* WORK ITEM: Going line by line through the records below, count those with the word "import" and give only the count.

[Data extracted from a collection]
## src/pkg/sdrrs_pkg.sv

```systemverilog
package sdrrs_pkg;

   // ----------------------------------------------------------------
   // geometry
   // ----------------------------------------------------------------
   localparam int NBANK = 8;
   localparam int BA_W = 3;
   localparam int ROW_W = 13;
   localparam int COL_W = 10;
   localparam int DQ_W = 16;
   localparam int PIN_W = 4 + BA_W + ROW_W;
   localparam int NSLOT = 32;
   localparam int SLOT_W = 5;

   // ----------------------------------------------------------------
   // apb register map (byte addresses)
   // ----------------------------------------------------------------
   localparam logic [7:0] CTRL_OFS = 8'h00;
   localparam logic [7:0] STATUS_OFS = 8'h04;
   localparam logic [7:0] BANK_OFS = 8'h08;
   localparam logic [7:0] ROW_BASE_OFS = 8'h20;
   localparam logic [7:0] ROW_LAST_OFS = 8'h3c;

   // ctrl fields and reset values
   localparam int CTRL_DLL_BIT = 0;
   localparam int CTRL_CL_LSB = 1;
   localparam int CTRL_AL_LSB = 5;
   localparam logic DLL_RST = 1'b1;
   localparam logic [3:0] CL_RST = 4'h5;
   localparam logic [3:0] AL_RST = 4'h0;

   // status fields
   localparam int ST_AUTO_BIT = 0;
   localparam int ST_EXT_BIT = 1;
   localparam int ST_ILLEGAL_BIT = 2;
   localparam int ST_IDLE_ERR_BIT = 3;
   localparam int ST_BURST_LSB = 4;
   localparam int ST_ASEL_BIT = 6;
   localparam int ST_RSEL_BIT = 7;
   localparam int ST_DLL_BIT = 8;

   // bank register fields
   localparam int BANK_OPEN_LSB = 0;
   localparam int BANK_PRE_LSB = 8;

   // ----------------------------------------------------------------
   // mode register and address-pin fields
   // ----------------------------------------------------------------
   localparam logic [BA_W-1:0] MR0_SEL = 3'h0;
   localparam logic [BA_W-1:0] MR2_SEL = 3'h2;
   localparam int MR_ASEL_BIT = 6;
   localparam int MR_RSEL_BIT = 7;
   localparam int AP_BIT = 10;
   localparam int BC_BIT = 12;
   localparam logic [1:0] BURST_FIXED8 = 2'h0;
   localparam logic [1:0] BURST_OTF = 2'h1;
   localparam logic [1:0] BURST_FIXED4 = 2'h2;
   localparam logic [2:0] LAST_BEAT_BL8 = 3'h7;
   localparam logic [2:0] LAST_BEAT_BC4 = 3'h3;

   // precharge period in link clock cycles
   localparam logic [3:0] TRP_CK = 4'h4;

   // ----------------------------------------------------------------
   // types
   // ----------------------------------------------------------------
   typedef enum logic [2:0] {
      CMD_NOP, CMD_MRS, CMD_ACT, CMD_PRE, CMD_RD, CMD_WR
   } sdrrs_cmd_t;

   typedef enum logic [1:0] {
      ST_IDLE, ST_PREAMBLE, ST_BURST, ST_POST
   } sdrrs_state_t;

   typedef struct packed {
      logic vld;
      logic full_burst_eight;
      logic ap;
      logic [BA_W-1:0] bank;
      logic [COL_W-1:0] col;
   } sdrrs_slot_t;

endpackage : sdrrs_pkg

```

## src/verilog/sdrrs_core.sv

```systemverilog
// Summary of operation
// - auto mode only with select=1, range=0
// - auto mode: rate follows operating temperature
// - range zero, select zero: normal-temperature self-refresh rate
// - range one: extended-capable self-refresh rate
// - activate opens addressed row in selected bank
// - precharge closes one or all banks
// - other-bank reads allowed during auto-precharge
// - repeat precharge accepted, last restarts period
// - address bit 12 picks chopped or full burst in mode field 01
// - address bit 12 never a column bit
// - mode field 00 or 11, or 01 with bit12, gives eight
// - read data starts additive plus cas latency later
// - data and toggling strobe with dll enabled
`timescale 1ns/1ns
module sdrrs_core import sdrrs_pkg::*; (
   // apb clock and reset
   input wire logic pclk,
   input wire logic presetn,
   // apb slave
   input wire logic psel,
   input wire logic penable,
   input wire logic pwrite,
   input wire logic [7:0] paddr,
   input wire logic [31:0] pwdata,
   output logic [31:0] prdata,
   output logic pready,
   output logic pslverr,
   // link clock and command pins
   input wire logic link_ck,
   input wire logic cs_n,
   input wire logic ras_n,
   input wire logic cas_n,
   input wire logic we_n,
   input wire logic [BA_W-1:0] ba,
   input wire logic [ROW_W-1:0] addr,
   // case temperature above normal range
   input wire logic temp_hot,
   // read data and strobe
   output logic [DQ_W-1:0] dq,
   output logic dq_oe,
   output logic dqs,
   output logic dqs_n,
   output logic dqs_oe,
   // self-refresh rate selection
   output logic sr_auto_active,
   output logic sr_rate_ext
);

   typedef struct packed {
      logic ck_s1;
      logic ck_s2;
      logic ck_s3;
      logic [PIN_W-1:0] pin_s1;
      logic [PIN_W-1:0] pin_s2;
      logic temp_s1;
      logic temp_s2;
      logic [1:0] burst_field;
      logic auto_selfrefresh_sel;
      logic selfrefresh_range_sel;
      logic dll_en;
      logic [3:0] cl;
      logic [3:0] al;
      logic idle_err;
      logic [NBANK-1:0] open_mask;
      logic [NBANK-1:0][3:0] pre_cnt;
      sdrrs_slot_t [NSLOT-1:0] slots;
      sdrrs_state_t st;
      logic [2:0] beat;
      logic [2:0] last_beat;
      logic [ROW_W-1:0] row;
      logic [COL_W-1:0] col;
      logic [DQ_W-1:0] dq;
      logic dq_oe;
      logic dqs;
      logic dqs_n;
      logic dqs_oe;
      logic sr_auto;
      logic sr_ext;
      logic pready;
      logic pslverr;
      logic [31:0] prdata;
   } sdrrs_regs_t;

   sdrrs_regs_t q;
   sdrrs_regs_t d;

   // ----------------------------------------------------------------
   // decoding helpers
   // ----------------------------------------------------------------
   function automatic sdrrs_cmd_t decode_cmd(input logic [3:0] ctl);
      sdrrs_cmd_t c;
      c = CMD_NOP;
      case (ctl)
         4'h0: c = CMD_MRS;
         4'h3: c = CMD_ACT;
         4'h2: c = CMD_PRE;
         4'h5: c = CMD_RD;
         4'h4: c = CMD_WR;
         default: c = CMD_NOP;
      endcase
      return c;
   endfunction : decode_cmd

   function automatic logic is_mapped(input logic [7:0] a);
      logic m;
      m = (a == CTRL_OFS) || (a == STATUS_OFS) || (a == BANK_OFS) ||
          ((a >= ROW_BASE_OFS) && (a <= ROW_LAST_OFS) && (a[1:0] == 2'h0));
      return m;
   endfunction : is_mapped

   // sequential burst order within the aligned group of eight
   function automatic logic [DQ_W-1:0] beat_data(input logic [ROW_W-1:0] r,
                                                 input logic [COL_W-1:0] c,
                                                 input logic [2:0] b);
      logic [2:0] lo;
      lo = c[2:0] + b;
      return {r, 3'h0} ^ {6'h0, c[COL_W-1:3], lo};
   endfunction : beat_data

   // ----------------------------------------------------------------
   // row memory
   // ----------------------------------------------------------------
   logic mem_we;
   logic [BA_W-1:0] mem_wbank;
   logic [ROW_W-1:0] mem_wrow;
   logic [ROW_W-1:0] row_a;
   logic [ROW_W-1:0] row_b;

   sdrrs_rowmem u_rowmem (
      .pclk(pclk),
      .presetn(presetn),
      .we(mem_we),
      .waddr(mem_wbank),
      .wdata(mem_wrow),
      .raddr_a(q.slots[0].bank),
      .rdata_a(row_a),
      .raddr_b(paddr[4:2]),
      .rdata_b(row_b)
   );

   // ----------------------------------------------------------------
   // next-state logic
   // ----------------------------------------------------------------
   logic rise;
   logic fall;
   logic acc;
   sdrrs_cmd_t cmd;
   logic [BA_W-1:0] cba;
   logic [ROW_W-1:0] caddr;
   logic [SLOT_W-1:0] rl;
   logic [SLOT_W-1:0] ins;
   sdrrs_slot_t nslot;

   always_comb begin
      d = q;
      rise = q.ck_s2 & ~q.ck_s3;
      fall = ~q.ck_s2 & q.ck_s3;
      acc = psel & penable;
      cmd = decode_cmd(q.pin_s2[PIN_W-1 -: 4]);
      cba = q.pin_s2[ROW_W +: BA_W];
      caddr = q.pin_s2[ROW_W-1:0];
      rl = SLOT_W'(q.al) + SLOT_W'(q.cl);
      ins = (rl == '0) ? '0 : rl - SLOT_W'(1);
      nslot = '0;
      mem_we = 1'b0;
      mem_wbank = cba;
      mem_wrow = caddr;

      // pins cross into pclk through two flops and only stage two is read; link_ck gets a third flop for edge detection
      d.ck_s1 = link_ck;
      d.ck_s2 = q.ck_s1;
      d.ck_s3 = q.ck_s2;
      d.pin_s1 = {cs_n, ras_n, cas_n, we_n, ba, addr};
      d.pin_s2 = q.pin_s1;
      d.temp_s1 = temp_hot;
      d.temp_s2 = q.temp_s1;

      // ----------------------------------------------------------------
      // self-refresh rate selection
      // ----------------------------------------------------------------
      d.sr_auto = q.auto_selfrefresh_sel & ~q.selfrefresh_range_sel;
      // auto mode picks the rate itself from temperature
      if (d.sr_auto) begin
         d.sr_ext = q.temp_s2;
      end else begin
         // an illegal both-set code falls here and stays on the safe rate
         d.sr_ext = q.selfrefresh_range_sel;
      end

      // ----------------------------------------------------------------
      // apb access: one wait state so row reads come from a register
      // ----------------------------------------------------------------
      d.pready = acc & ~q.pready;
      // answer fields stand only in the ready cycle
      d.pslverr = 1'b0;
      d.prdata = '0;
      if (acc & ~q.pready) begin
         d.pslverr = ~is_mapped(paddr);
         d.prdata = '0;
         case (paddr)
            CTRL_OFS: begin
               d.prdata[CTRL_DLL_BIT] = q.dll_en;
               d.prdata[CTRL_CL_LSB +: 4] = q.cl;
               d.prdata[CTRL_AL_LSB +: 4] = q.al;
            end
            STATUS_OFS: begin
               d.prdata[ST_AUTO_BIT] = q.sr_auto;
               d.prdata[ST_EXT_BIT] = q.sr_ext;
               d.prdata[ST_ILLEGAL_BIT] = q.auto_selfrefresh_sel & q.selfrefresh_range_sel;
               d.prdata[ST_IDLE_ERR_BIT] = q.idle_err;
               d.prdata[ST_BURST_LSB +: 2] = q.burst_field;
               d.prdata[ST_ASEL_BIT] = q.auto_selfrefresh_sel;
               d.prdata[ST_RSEL_BIT] = q.selfrefresh_range_sel;
               d.prdata[ST_DLL_BIT] = q.dll_en;
            end
            BANK_OFS: begin
               d.prdata[BANK_OPEN_LSB +: NBANK] = q.open_mask;
               for (int i = 0; i < NBANK; i++) begin
                  d.prdata[BANK_PRE_LSB + i] = (q.pre_cnt[i] != 4'h0);
               end
            end
            default: begin
               if (is_mapped(paddr)) begin
                  d.prdata[ROW_W-1:0] = row_b;
               end
            end
         endcase
      end
      // writes take effect only at the handshake edge
      if (acc & q.pready & pwrite & is_mapped(paddr)) begin
         if (paddr == CTRL_OFS) begin
            d.dll_en = pwdata[CTRL_DLL_BIT];
            d.cl = pwdata[CTRL_CL_LSB +: 4];
            d.al = pwdata[CTRL_AL_LSB +: 4];
         end
         if ((paddr == STATUS_OFS) && pwdata[ST_IDLE_ERR_BIT]) begin
            d.idle_err = 1'b0;
         end
      end

      // ----------------------------------------------------------------
      // command pipe on each link rising edge
      // ----------------------------------------------------------------
      if (rise) begin
         for (int i = 0; i < NBANK; i++) begin
            if (q.pre_cnt[i] != 4'h0) begin
               d.pre_cnt[i] = q.pre_cnt[i] - 4'h1;
            end
         end
         for (int i = 0; i < NSLOT - 1; i++) begin
            d.slots[i] = q.slots[i + 1];
         end
         d.slots[NSLOT-1] = '0;

         case (cmd)
            CMD_MRS: begin
               if (cba == MR0_SEL) begin
                  d.burst_field = caddr[1:0];
               end
               if (cba == MR2_SEL) begin
                  d.auto_selfrefresh_sel = caddr[MR_ASEL_BIT];
                  d.selfrefresh_range_sel = caddr[MR_RSEL_BIT];
               end
            end
            CMD_ACT: begin
               d.open_mask[cba] = 1'b1;
               mem_we = 1'b1;
            end
            CMD_PRE: begin
               for (int i = 0; i < NBANK; i++) begin
                  // restart even if idle or already precharging
                  if (caddr[AP_BIT] || (cba == BA_W'(i))) begin
                     d.open_mask[i] = 1'b0;
                     d.pre_cnt[i] = TRP_CK;
                  end
               end
            end
            CMD_RD: begin
               if (q.open_mask[cba]) begin
                  nslot.vld = 1'b1;
                  nslot.ap = caddr[AP_BIT];
                  nslot.bank = cba;
                  nslot.col = caddr[COL_W-1:0];
                  case (q.burst_field)
                     BURST_FIXED8: nslot.full_burst_eight = 1'b1;
                     BURST_OTF: nslot.full_burst_eight = caddr[BC_BIT];
                     BURST_FIXED4: nslot.full_burst_eight = 1'b0;
                     default: nslot.full_burst_eight = 1'b1;
                  endcase
                  d.slots[ins] = nslot;
               end else begin
                  // read to an idle bank returns nothing
                  d.idle_err = 1'b1;
               end
            end
            default: ;
         endcase
      end

      // ----------------------------------------------------------------
      // read burst on both link edges
      // ----------------------------------------------------------------
      if (rise || fall) begin
         case (q.st)
            ST_BURST: begin
               // last beat always falls on a falling edge
               if (q.beat == q.last_beat) begin
                  d.st = ST_POST;
                  d.dq_oe = 1'b0;
                  d.dqs = 1'b0;
                  d.dqs_n = 1'b1;
               end else begin
                  d.beat = q.beat + 3'h1;
                  d.dq = beat_data(q.row, q.col, d.beat);
                  d.dqs = rise;
                  d.dqs_n = ~rise;
               end
            end
            ST_POST: begin
               if (fall) begin
                  d.st = ST_IDLE;
                  d.dqs_oe = 1'b0;
               end
            end
            default: ;
         endcase
      end

      // slot zero at a rising edge is exactly the read latency after the read
      if (rise && q.slots[0].vld && q.dll_en) begin
         d.st = ST_BURST;
         d.beat = 3'h0;
         d.last_beat = q.slots[0].full_burst_eight ? LAST_BEAT_BL8 : LAST_BEAT_BC4;
         d.row = row_a;
         d.col = q.slots[0].col;
         d.dq = beat_data(row_a, q.slots[0].col, 3'h0);
         d.dq_oe = 1'b1;
         d.dqs = 1'b1;
         d.dqs_n = 1'b0;
         d.dqs_oe = 1'b1;
         // auto-precharge closes only this bank; others keep serving reads
         if (q.slots[0].ap) begin
            d.open_mask[q.slots[0].bank] = 1'b0;
            d.pre_cnt[q.slots[0].bank] = TRP_CK;
         end
      end

      // strobe preamble one link cycle before the first beat
      if (rise && (d.st != ST_BURST) && d.slots[0].vld && q.dll_en) begin
         d.st = ST_PREAMBLE;
         d.dq_oe = 1'b0;
         d.dqs = 1'b0;
         d.dqs_n = 1'b1;
         d.dqs_oe = 1'b1;
      end
   end

   // ----------------------------------------------------------------
   // state register
   // ----------------------------------------------------------------
   always_ff @(posedge pclk or negedge presetn) begin
      if (!presetn) begin
         q <= '0;
         q.dll_en <= DLL_RST;
         q.cl <= CL_RST;
         q.al <= AL_RST;
         q.st <= ST_IDLE;
      end else begin
         q <= d;
      end
   end

   // ----------------------------------------------------------------
   // outputs
   // ----------------------------------------------------------------
   assign prdata = q.prdata;
   assign pready = q.pready;
   assign pslverr = q.pslverr;
   assign dq = q.dq;
   assign dq_oe = q.dq_oe;
   assign dqs = q.dqs;
   assign dqs_n = q.dqs_n;
   assign dqs_oe = q.dqs_oe;
   assign sr_auto_active = q.sr_auto;
   assign sr_rate_ext = q.sr_ext;

endmodule : sdrrs_core

```

## src/verilog/sdrrs_rowmem.sv

```systemverilog
`timescale 1ns/1ns
module sdrrs_rowmem import sdrrs_pkg::*; (
   // clock and reset
   input wire logic pclk,
   input wire logic presetn,
   // write port
   input wire logic we,
   input wire logic [BA_W-1:0] waddr,
   input wire logic [ROW_W-1:0] wdata,
   // read port a
   input wire logic [BA_W-1:0] raddr_a,
   output logic [ROW_W-1:0] rdata_a,
   // read port b
   input wire logic [BA_W-1:0] raddr_b,
   output logic [ROW_W-1:0] rdata_b
);

   typedef struct packed {
      logic [NBANK-1:0][ROW_W-1:0] mem;
      logic [ROW_W-1:0] ra;
      logic [ROW_W-1:0] rb;
   } sdrrs_mem_t;

   sdrrs_mem_t q;
   sdrrs_mem_t d;

   // read data is registered; a write shows on a read one cycle later
   always_comb begin
      d = q;
      d.ra = q.mem[raddr_a];
      d.rb = q.mem[raddr_b];
      if (we) begin
         d.mem[waddr] = wdata;
      end
   end

   always_ff @(posedge pclk or negedge presetn) begin
      if (!presetn) begin
         q <= '0;
      end else begin
         q <= d;
      end
   end

   assign rdata_a = q.ra;
   assign rdata_b = q.rb;

endmodule : sdrrs_rowmem
```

* EXERCISE ANSWER: 2